Pattern 2: Multi-Step Document Workflow

Before:

with track_context(request_tags=["document_456", "extraction", "api_key_abc"]):
    extraction = client.chat.completions.create(...)
    
with track_context(request_tags=["document_456", "analysis", "api_key_def"]):
    analysis = client.chat.completions.create(...)

After:

# One use case instance = one document through multiple steps
with track_context(
    use_case_properties={
        "document_id": "document_456",
        "batch_id": "batch_789",  # Groups multiple documents
        "account_name": get_account_name()  # Account identification
    }
):
    with track_context(
        use_case_step="extraction",  # Direct parameter
        request_properties={"llm_api_key": get_extraction_api_key()}  # Custom property
    ):
        extraction = client.chat.completions.create(...)
        
    with track_context(
        use_case_step="analysis",  # Direct parameter
        request_properties={"llm_api_key": get_analysis_api_key()}  # Custom property
    ):
        analysis = client.chat.completions.create(...)
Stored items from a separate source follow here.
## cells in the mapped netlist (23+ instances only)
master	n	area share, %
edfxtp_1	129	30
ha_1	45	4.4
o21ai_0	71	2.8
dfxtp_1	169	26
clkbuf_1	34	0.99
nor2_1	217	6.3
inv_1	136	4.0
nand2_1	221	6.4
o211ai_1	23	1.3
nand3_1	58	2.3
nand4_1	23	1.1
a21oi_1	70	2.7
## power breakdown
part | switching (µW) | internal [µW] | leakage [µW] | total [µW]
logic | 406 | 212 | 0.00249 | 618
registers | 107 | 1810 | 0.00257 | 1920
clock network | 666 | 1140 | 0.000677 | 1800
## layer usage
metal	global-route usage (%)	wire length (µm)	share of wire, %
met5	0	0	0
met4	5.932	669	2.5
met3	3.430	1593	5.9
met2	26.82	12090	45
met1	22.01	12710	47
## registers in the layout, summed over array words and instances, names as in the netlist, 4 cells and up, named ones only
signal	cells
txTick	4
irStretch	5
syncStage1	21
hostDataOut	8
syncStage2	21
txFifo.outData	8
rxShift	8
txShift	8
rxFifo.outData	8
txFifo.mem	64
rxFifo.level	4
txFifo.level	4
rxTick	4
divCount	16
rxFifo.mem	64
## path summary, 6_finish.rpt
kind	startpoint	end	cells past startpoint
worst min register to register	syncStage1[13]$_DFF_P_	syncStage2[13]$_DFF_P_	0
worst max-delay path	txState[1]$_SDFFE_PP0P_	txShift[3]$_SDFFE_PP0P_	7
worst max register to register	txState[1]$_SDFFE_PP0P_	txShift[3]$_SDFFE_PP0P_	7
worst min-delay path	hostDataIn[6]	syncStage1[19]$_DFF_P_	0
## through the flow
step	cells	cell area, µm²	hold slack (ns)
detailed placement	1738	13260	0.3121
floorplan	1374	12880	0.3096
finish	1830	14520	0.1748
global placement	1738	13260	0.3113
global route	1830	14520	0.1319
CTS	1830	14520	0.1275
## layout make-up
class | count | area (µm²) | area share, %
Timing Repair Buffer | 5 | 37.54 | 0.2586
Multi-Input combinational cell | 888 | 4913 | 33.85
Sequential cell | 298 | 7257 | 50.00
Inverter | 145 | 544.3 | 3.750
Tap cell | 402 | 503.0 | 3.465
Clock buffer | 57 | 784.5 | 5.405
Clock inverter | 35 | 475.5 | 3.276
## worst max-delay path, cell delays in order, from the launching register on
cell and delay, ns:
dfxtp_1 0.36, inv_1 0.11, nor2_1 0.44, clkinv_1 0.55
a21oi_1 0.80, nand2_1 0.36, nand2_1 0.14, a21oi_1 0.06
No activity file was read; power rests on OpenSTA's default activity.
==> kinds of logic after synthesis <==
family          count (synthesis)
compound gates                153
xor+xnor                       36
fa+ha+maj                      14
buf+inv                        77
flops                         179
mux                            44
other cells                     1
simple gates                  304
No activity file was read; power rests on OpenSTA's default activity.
===== config.mk =====
export PLATFORM = sky130hd
export DESIGN_NAME = host_adapter_interrupt_reg
export DESIGN_NICKNAME = d
export VERILOG_FILES = /design/src/host_irq_pkg.sv /design/src/host_adapter_interrupt_reg.sv /design/src/reason_decode.sv
export SDC_FILE = /design/constraint.sdc
export NUM_CORES = 1
export LEC_CHECK = 0
export ABC_AREA = 1
export BUFFER_PORTS_ARGS = -buffer_cell sky130_fd_sc_hd__buf_2
export CAP_MARGIN = 0
export CORE_MARGIN = 2
export CORE_UTILIZATION = 39
export CTS_CLUSTER_SIZE = 12
export DETAILED_ROUTE_END_ITERATION = 12
export GPL_TIMING_DRIVEN = 1
export PLACE_DENSITY = 0.78
export REMOVE_ABC_BUFFERS = 1
export SLEW_MARGIN = 5
export SYNTH_ARGS = -nofsm -noshare
export SYNTH_HDL_FRONTEND = slang
export SYNTH_HIERARCHICAL = 1
export SYNTH_SLANG_ARGS = --single-unit

===== constraint.sdc =====
create_clock -name clock -period 1.3 [get_ports clock]
set_input_delay 0.195 -clock clock [delete_from_list [all_inputs] [get_ports clock]]
set_output_delay 0.195 -clock clock [all_outputs]
set_load 0.01 [all_outputs]

===== src/host_irq_pkg.sv =====
// constants for the host interface interrupt word
package host_irq_pkg;
    // ------------------------------------------------------------
    // bit positions (bit 0 is the most significant bit of the word)
    // ------------------------------------------------------------
    localparam int WORD_W          = 16;
    localparam int POS_IRQ         = 15;  // documented bit 0
    localparam int POS_RESET       = 14;  // bit 1
    localparam int POS_STS_FREE    = 13;  // bit 2
    localparam int POS_EXECUTE     = 12;  // bit 3
    localparam int POS_BLK_REQ     = 11;  // bit 4
    localparam int POS_RX_CANCEL   = 10;  // bit 5
    localparam int POS_RX_RESUME   = 9;   // bit 6
    localparam int POS_TX_RESUME   = 8;   // bit 7
    localparam int POS_HOST_IRQ    = 7;   // bit 8
    localparam int POS_STAT_HI     = 6;   // bits 9..15 occupy [6:0]
    localparam int REASON_W        = 7;
    // ------------------------------------------------------------
    // reset values and codes
    // ------------------------------------------------------------
    localparam logic [6:0] REASON_RESET  = 7'h00;
    localparam logic [6:0] RESET_PATTERN = 7'h7f;
    localparam logic [6:0] STATUS_RESET  = 7'h00;
    localparam logic [3:0] CODE_BLK_CLEAR = 4'h6;
endpackage : host_irq_pkg


===== src/host_adapter_interrupt_reg.sv =====
// host interface interrupt word: host write side and processor side
`timescale 1ns/100ps
module host_adapter_interrupt_reg (
    // clock and reset
    input  wire logic        clock,
    input  wire logic        reset_n,
    // host direct i/o access
    input  wire logic        host_write,
    input  wire logic [15:0] host_wdata,
    output logic      [15:0] host_rdata,
    // processor side
    input  wire logic        proc_ack,
    input  wire logic        proc_set_host_irq,
    input  wire logic        proc_status_we,
    input  wire logic [6:0]  proc_status,
    input  wire logic        llc_enable,
    input  wire logic        rx_halted,
    input  wire logic        blk_free,
    // outputs
    output logic             host_to_device_irq,
    output logic             host_irq_line,
    output logic             adapter_reset,
    output logic             status_block_free,
    output logic             execute_command,
    output logic             rx_cancel,
    output logic             rx_continue,
    output logic             rx_list_resume,
    output logic             tx_list_resume,
    output logic             command_block_free_request,
    output logic             blk_clear_post
);
    // ------------------------------------------------------------
    // state
    // ------------------------------------------------------------
    logic       irq_reg;
    logic [6:0] reason_reg;
    logic       host_irq_reg;
    logic [6:0] status_reg;
    logic       blk_wait_reg;
    logic       irq_next;
    logic [6:0] reason_next;
    logic       host_irq_next;
    logic       blk_wait_next;

    wire logic       wr_irq;
    wire logic [6:0] wr_reason;
    wire logic       wr_host_irq_zero;
    wire logic       service;
    wire logic       dec_reset;
    wire logic       dec_stf;
    wire logic       dec_exec;
    wire logic       dec_blk;
    wire logic       dec_cancel;
    wire logic       dec_cont;
    wire logic       dec_rxr;
    wire logic       dec_txr;

    // ------------------------------------------------------------
    // host write decode
    // ------------------------------------------------------------
    assign wr_irq    = host_write & host_wdata[host_irq_pkg::POS_IRQ];
    assign wr_reason = host_write ? host_wdata[host_irq_pkg::POS_RESET:host_irq_pkg::POS_TX_RESUME]
                                  : host_irq_pkg::REASON_RESET;
    assign wr_host_irq_zero = host_write & ~host_wdata[host_irq_pkg::POS_HOST_IRQ];
    // bits 9..15 of host_wdata are never looked at

    // service happens on the processor's acknowledge while pending
    assign service = proc_ack & irq_reg;

    // ------------------------------------------------------------
    // next state
    // ------------------------------------------------------------
    // host writes only OR in ones to irq and reason; a set in the ack cycle wins over the clear
    assign irq_next    = wr_irq | (irq_reg & ~proc_ack);
    assign reason_next = wr_reason | (proc_ack ? host_irq_pkg::REASON_RESET
                                               : reason_reg);
    // processor set wins over a host clear in the same cycle
    assign host_irq_next = proc_set_host_irq | (host_irq_reg & ~wr_host_irq_zero);
    assign blk_wait_next = dec_blk | (blk_wait_reg & ~blk_free);

    always_ff @(posedge clock or negedge reset_n) begin
        if (!reset_n) begin
            irq_reg      <= 1'b0;
            reason_reg   <= host_irq_pkg::REASON_RESET;
            host_irq_reg <= 1'b0;
            blk_wait_reg <= 1'b0;
        end else begin
            irq_reg      <= irq_next;
            reason_reg   <= reason_next;
            host_irq_reg <= host_irq_next;
            blk_wait_reg <= blk_wait_next;
        end
    end

    always_ff @(posedge clock or negedge reset_n) begin
        if (!reset_n) begin
            status_reg <= host_irq_pkg::STATUS_RESET;
        end else if (proc_status_we) begin
            status_reg <= proc_status;  // processor-owned bits 9..15
        end
    end

    // ------------------------------------------------------------
    // reason decode at service time
    // ------------------------------------------------------------
    reason_decode u_decode (
        .reason           (reason_reg),
        .service          (service),
        .llc_enable       (llc_enable),
        .rx_halted        (rx_halted),
        .do_adapter_reset (dec_reset),
        .do_status_free   (dec_stf),
        .do_execute       (dec_exec),
        .do_blk_request   (dec_blk),
        .do_rx_cancel     (dec_cancel),
        .do_rx_continue   (dec_cont),
        .do_rx_resume     (dec_rxr),
        .do_tx_resume     (dec_txr)
    );

    // ------------------------------------------------------------
    // outputs
    // ------------------------------------------------------------
    assign host_to_device_irq         = irq_reg;
    assign host_irq_line              = host_irq_reg;
    assign adapter_reset              = dec_reset;
    assign status_block_free          = dec_stf;
    assign execute_command            = dec_exec;
    assign rx_cancel                  = dec_cancel;
    assign rx_continue                = dec_cont;
    assign rx_list_resume             = dec_rxr;
    assign tx_list_resume             = dec_txr;
    assign command_block_free_request = blk_wait_reg;
    // one-cycle request to post the clear code once the block frees
    assign blk_clear_post             = blk_wait_reg & blk_free;

    assign host_rdata = {irq_reg, reason_reg, host_irq_reg, status_reg};
endmodule : host_adapter_interrupt_reg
Pattern 3: Batch Processing

Before:

# Processing multiple documents with repeated tags
for doc_id in ["doc_001", "doc_002", "doc_003"]:
    with track_context(request_tags=["batch_789", doc_id, "extraction"]):
        extract_document(doc_id)
    with track_context(request_tags=["batch_789", doc_id, "analysis"]):
        analyze_document(doc_id)

After:

# Multiple use case instances grouped by batch_id
for doc_id in ["doc_001", "doc_002", "doc_003"]:
    with track_context(
        use_case_properties={
            "document_id": doc_id,
            "batch_id": "batch_789",
            "account_name": get_account_name()
        }
    ):
        with track_context(use_case_step="extraction"):  # Direct parameter
            extract_document(doc_id)
        with track_context(use_case_step="analysis"):  # Direct parameter
            analyze_document(doc_id)

Implementation Approach

Identify Request Tags: List all current request_tags usage
Apply Decision Tree: Use the decision tree to categorize each tag
Implement Gradually: Migrate one workflow at a time
Test Inheritance: Verify property inheritance works as expected
Validate Analytics: Confirm improved dashboard filtering and insights

Migration Mapping

Current request_tag	Property Bag Type	New Location	Reason
document_id	use_case_properties	{"document_id": value}	Business entity
batch_id	use_case_properties	{"batch_id": value}	Business context
account_name	use_case_properties	{"account_name": get_account_name()}	Account ID (→ system.account_name)
extraction, analysis	use_case_step (context property)	use_case_step="extraction"	Workflow step parameter
api_key_xyz	request_properties	{"llm_api_key": value}	Request-specific

Key Migration Considerations

Migration Requirements

This is a mandatory migration with no backward compatibility:

The Enterprise SKU silently drops request_tags (they will not be captured)
All request_tags must be migrated to property bags
Migration must be completed before upgrading to the new stack

This focused approach provides the semantic power of property bags while maintaining the simplicity needed for single-developer implementation.